How many times have you turned to ice cream or cheesecake at the end of a bad day? Your emotional health has a direct impact on how you experience food. This is according to new research from the University of Wurzburg in Germany, which found that you eat fatty foods when you’re feeling down because you’re less likely to taste the fat in food.


For the study, a group of volunteers sampled a variety of creamy drinks that contained different amounts of fat. However, before they did so, they were shown three different videos; one depicting a happy scene, one depicting a sad scene, and one depicting a neutral scene. While the latter video had no influence on the volunteers’ taste buds, the participants were less able to tell the drinks apart after watching the two emotional clips. This means that your emotions impact your sensory perceptions of food, and what you really need has nothing to do with cheesecake. If you can break this pattern of emotional eating, you can drastically influence your wellbeing, so what can you do?

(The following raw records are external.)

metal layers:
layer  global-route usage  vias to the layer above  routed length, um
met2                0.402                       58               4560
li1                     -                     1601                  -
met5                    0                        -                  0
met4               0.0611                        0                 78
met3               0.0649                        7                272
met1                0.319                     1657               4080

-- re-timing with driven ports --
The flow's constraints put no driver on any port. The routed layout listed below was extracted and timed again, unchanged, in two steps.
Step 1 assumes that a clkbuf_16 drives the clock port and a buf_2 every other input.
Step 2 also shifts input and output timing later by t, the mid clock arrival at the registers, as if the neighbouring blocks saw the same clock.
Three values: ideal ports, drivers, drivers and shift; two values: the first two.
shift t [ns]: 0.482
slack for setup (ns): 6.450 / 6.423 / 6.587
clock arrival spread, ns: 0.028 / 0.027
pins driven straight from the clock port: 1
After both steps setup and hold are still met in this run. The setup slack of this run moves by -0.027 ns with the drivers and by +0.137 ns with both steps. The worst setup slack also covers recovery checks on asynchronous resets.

According to registered dietician Cynthia Sass, who has master’s degrees in both nutrition science and public health, ‘Whether you’re walking around with anger, sadness, or anxiety bottled up inside, allowing it to fester ups the chances that you’ll use food to detach, or stuff it back down. For this reason, I often advise my clients to find healthy ways to release their feelings, like watching a tearjerker to have a good cry, or furiously scrubbing the tub to let out aggression.’


Still, when you’re watching that tearjerker, it can be tempting to grab that bar of chocolate sitting in the fridge. Cynthia says, ‘Over the years I’ve had numerous clients tell me that they can’t keep certain foods around, because if they’re there, they’ll eat them, especially when they’re emotional.’ Banishing fatty foods can be difficult when you don’t live alone, but Cynthia advises ‘making them harder to get to. Research shows (and my own experience confirms) that the fewer steps you have to go through to get to a food, the more likely you are to eat it, and vice versa.’ So put your cookies in another bag, then in a sealed container, and then up on a high shelf that’s hard to reach. After that, are you really going to go to all the bother of getting them out again?